As a R3Search document index grows, so does the time spent responding to queries. One solution to this problem is to divide the index into smaller shards and host each of these on a separate R3Search node, forming a cluster. With a smaller index, response performance improves during queries. Adding documents to the collection is slightly slower because the cluster must first determine which shard stores the new document.
Another way to improve performance and availability is through replication, or mirroring of a node. If a cluster is configured with more nodes than shards, each shard will elect a leader to handle making copies of the index to each replica. Incoming queries are load balanced between the leader and all replicas, allowing yet another increase in speed.
Each node in the cluster must be configured with the same number of shards or the cluster will never reach a ready state.
To manage states during hardware failures and downtime, each cluster requires at least one Zookeeper to organize a cluster.
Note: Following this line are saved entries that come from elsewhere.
From an optimization exercise on the open Yosys and OpenROAD flow, aimed at a short achievable clock period and few clock cycles; shortcuts taken in it are not production practice. RTL that was checked went through simulation tests only; none was proved equivalent to the original. Power is estimated from default activity; no workload was simulated.

main:
==> module mipsPipe, before the edit <==
module mipsPipe (
	input  logic clk,
	input  logic reset,
	output logic [32-1:0] imemAddr,
	input  logic [32-1:0] imemData,
	output logic [32-1:0] dmemAddr,
	output logic [32-1:0] dmemWdata,
	output logic dmemWe,
	input  logic [32-1:0] dmemRdata
);
	localparam int FST_LOG = 3;
	localparam int FST_N = 1 << FST_LOG;
	logic [31:2] pc;
	logic seqF;
	logic dValid;
	logic [31:0] dInstr;
	logic [31:2] dPcPlus4;
	logic [31:2] bTargetD;
	logic [31:2] dPc;
	logic dFetchedTaken;
	logic dPred;
	logic redirectD;
	logic eRegWrite, eMemToReg, eMemWrite, eBranch;
	logic eSub, eSelArith, eSelAnd, eSelOr, eSelSlt;
	logic ePred;
	logic [31:0] eA, eB, eOpBx;
	logic [31:2] eRecover;
	logic [4:0] eWReg;
	logic mRegWrite, mMemToReg, mMemWrite;
	logic [31:0] mAlu, mWData;
	logic [4:0] mWReg;
	logic loadStall;
	logic redirectE;
	logic [31:0] aluE;
	logic [31:2] pcPlus4F, jTargetF, seqNextF, fstTargetF;
	logic jumpF, fstHitF;
	assign imemAddr = {pc, 2'b00};
	assign jumpF = imemData[31:26] == 6'b000010;
	prefixAdd #(.W(30)) incF (.a(pc), .b(30'd0), .cin(1'b1), .s(pcPlus4F));
	assign jTargetF = {pcPlus4F[31:28], imemData[25:0]};
	logic fstValid [FST_N];
	logic fstTaken [FST_N];
	logic [31:2] fstKey [FST_N];
	logic [31:2] fstTarget [FST_N];
	logic [FST_LOG-1:0] fstPtr;
	logic [FST_N-1:0] fstHitVec;
	logic fstTakenF;
	logic installFold, installTaken;
	always_comb begin
		fstTargetF = '0;
		fstTakenF = 1'b0;
		for (int i = 0; i < FST_N; i++) begin
			fstHitVec[i] = fstValid[i] && fstKey[i] == pc;
			fstTargetF = fstTargetF | ({30{fstHitVec[i]}} & fstTarget[i]);
			fstTakenF = fstTakenF | (fstHitVec[i] & fstTaken[i]);
		end
	end
	assign fstHitF = |fstHitVec;
	assign seqNextF = fstHitF ? fstTargetF : pcPlus4F;
	always_ff @(posedge clk) begin
		if (reset) begin
			pc <= '0;
		end else if (redirectE) begin
			pc <= eRecover;
		end else if (!loadStall) begin
			if (redirectD) begin
				pc <= bTargetD;
			end else if (jumpF) begin
				pc <= jTargetF;
			end else begin
				pc <= seqNextF;
			end
		end
	end
	always_ff @(posedge clk) begin
		if (reset || redirectE) begin
			seqF <= 1'b0;
		end else if (!loadStall) begin
			seqF <= !redirectD && !jumpF && !fstHitF;
		end
	end
	assign installFold = jumpF && seqF && !loadStall && !(dValid && dPred);
	assign installTaken = redirectD && !redirectE;
	always_ff @(posedge clk) begin
		if (reset) begin
			fstPtr <= '0;
			for (int i = 0; i < FST_N; i++) begin
				fstValid[i] <= 1'b0;
			end
		end else if (installFold || installTaken) begin
			fstValid[fstPtr] <= 1'b1;
			fstPtr <= fstPtr + 1'b1;
		end
	end
	always_ff @(posedge clk) begin
		if (installTaken) begin
			fstKey[fstPtr] <= dPc;
			fstTarget[fstPtr] <= bTargetD;
			fstTaken[fstPtr] <= 1'b1;
		end else if (installFold) begin
			fstKey[fstPtr] <= dPc;
			fstTarget[fstPtr] <= jTargetF;
			fstTaken[fstPtr] <= 1'b0;
		end
	end
	always_ff @(posedge clk) begin
		if (reset || redirectE) begin
			dValid <= 1'b0;
		end else if (!loadStall) begin
			dValid <= !jumpF && !redirectD;
		end
	end
	always_ff @(posedge clk) begin
		if (!loadStall) begin
			dInstr <= imemData;
			dPcPlus4 <= pcPlus4F;
			dPc <= pc;
			dFetchedTaken <= fstTakenF;
		end
	end
	logic [4:0] rsD, rtD, wRegD;
	logic regWriteD, memToRegD, memWriteD, branchD, aluSrcD, subD;
	logic selArithD, selAndD, selOrD, selSltD, usesRtD;
	logic [31:0] rfA, rfB, srcAD, srcBD, immD, resultM, opBD;
	logic fwdAE, fwdBE;
	assign rsD = dInstr[25:21];
	assign rtD = dInstr[20:16];
	controlUnit ctl (
		.instr(dInstr),
		.valid(dValid),
		.regWrite(regWriteD),
		.memToReg(memToRegD),
		.memWrite(memWriteD),
		.branch(branchD),
		.aluSrc(aluSrcD),
		.sub(subD),
		.selArith(selArithD),
		.selAnd(selAndD),
		.selOr(selOrD),
		.selSlt(selSltD),
		.usesRt(usesRtD),
		.writeReg(wRegD)
	);
	assign resultM = mMemToReg ? dmemRdata : mAlu;
	regFile rf (
		.clk(clk),
		.writeEn(mRegWrite),
		.readAddrA(rsD),
		.readAddrB(rtD),
		.writeAddr(mWReg),
		.writeData(resultM),
		.readDataA(rfA),
		.readDataB(rfB)
	);
	assign srcAD = (mRegWrite && mWReg == rsD) ? resultM : rfA;
	assign srcBD = (mRegWrite && mWReg == rtD) ? resultM : rfB;
	assign immD = {{16{dInstr[15]}}, dInstr[15:0]};
	assign opBD = aluSrcD ? immD : (subD ? ~srcBD : srcBD);
	prefixAdd #(.W(30)) brAddD (.a(dPcPlus4), .b(immD[29:0]), .cin(1'b0), .s(bTargetD));
	assign dPred = branchD && ((rsD == rtD) || dInstr[15]);
	assign redirectD = dPred && !dFetchedTaken && !loadStall;
	assign fwdAE = eRegWrite && eWReg == rsD;
	assign fwdBE = eRegWrite && eWReg == rtD;
	assign loadStall = dValid && eMemToReg && ((eWReg == rsD) || (usesRtD && eWReg == rtD));
	always_ff @(posedge clk) begin
		if (reset || redirectE || loadStall) begin
			eRegWrite <= 1'b0;
			eMemToReg <= 1'b0;
			eMemWrite <= 1'b0;
			eBranch <= 1'b0;
		end else begin
			eRegWrite <= regWriteD;
			eMemToReg <= memToRegD;
			eMemWrite <= memWriteD;
			eBranch <= branchD;
		end
	end
	always_ff @(posedge clk) begin
		eSub <= subD;
		eSelArith <= selArithD;
		eSelAnd <= selAndD;
		eSelOr <= selOrD;
		eSelSlt <= selSltD;
		eWReg <= wRegD;
		ePred <= dPred;
		eRecover <= dPred ? dPcPlus4 : bTargetD;
		eA <= fwdAE ? aluE : srcAD;
		eB <= fwdBE ? aluE : srcBD;
		if (fwdBE && !aluSrcD) begin
			eOpBx <= subD ? ~aluE : aluE;
		end else begin
			eOpBx <= opBD;
		end
	end
	aluUnit alu (
		.a(eA),
		.bx(eOpBx),
		.sub(eSub),
		.selArith(eSelArith),
		.selAnd(eSelAnd),
		.selOr(eSelOr),
		.selSlt(eSelSlt),
		.y(aluE)
	);
	assign redirectE = eBranch && ((eA == eB) != ePred);
	always_ff @(posedge clk) begin
		if (reset) begin
			mRegWrite <= 1'b0;
			mMemToReg <= 1'b0;
			mMemWrite <= 1'b0;
		end else begin
			mRegWrite <= eRegWrite;
			mMemToReg <= eMemToReg;
			mMemWrite <= eMemWrite;
		end
	end
	always_ff @(posedge clk) begin
		mAlu <= aluE;
		mWData <= eB;
		mWReg <= eWReg;
	end
	assign dmemAddr = mAlu;
	assign dmemWdata = mWData;
	assign dmemWe = mMemWrite;
endmodule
R3Search Cluster Configuration
Sample configuration diagram:
In this example, the index is split between three shards. If any replica node fails the shard remains intact. If a leader fails, the replica becomes the leader and the shard remains intact. In both cases the shard becomes vulnerable because it is no longer replicated.
Redundancy in a Cluster
Fault tolerance can be achieved by adding additional Zookeepers, which work in a load balanced configuration where more than half of the Zookeepers must remain active after a fault. This makes having an odd number of Zookeepers the ideal configuration as even numbers do not add additional fault tolerance.
For example: with three Zookeepers you can lose one and maintain operation as you have more than half remaining; however, with four Zookeepers you can still only lose one and maintain a majority to have more than half operational. If the tolerance required is one server failure, four Zookeepers is no more tolerant than three. If two server failure tolerance is required, five Zookeepers is ideal and sixth adds no benefit.
Redundant R3Search shards create fault tolerance: In a redundant shard configuration, where data is duplicated across shards, all but one shard in a leader/replica relationship could fail and the indexes would still be available.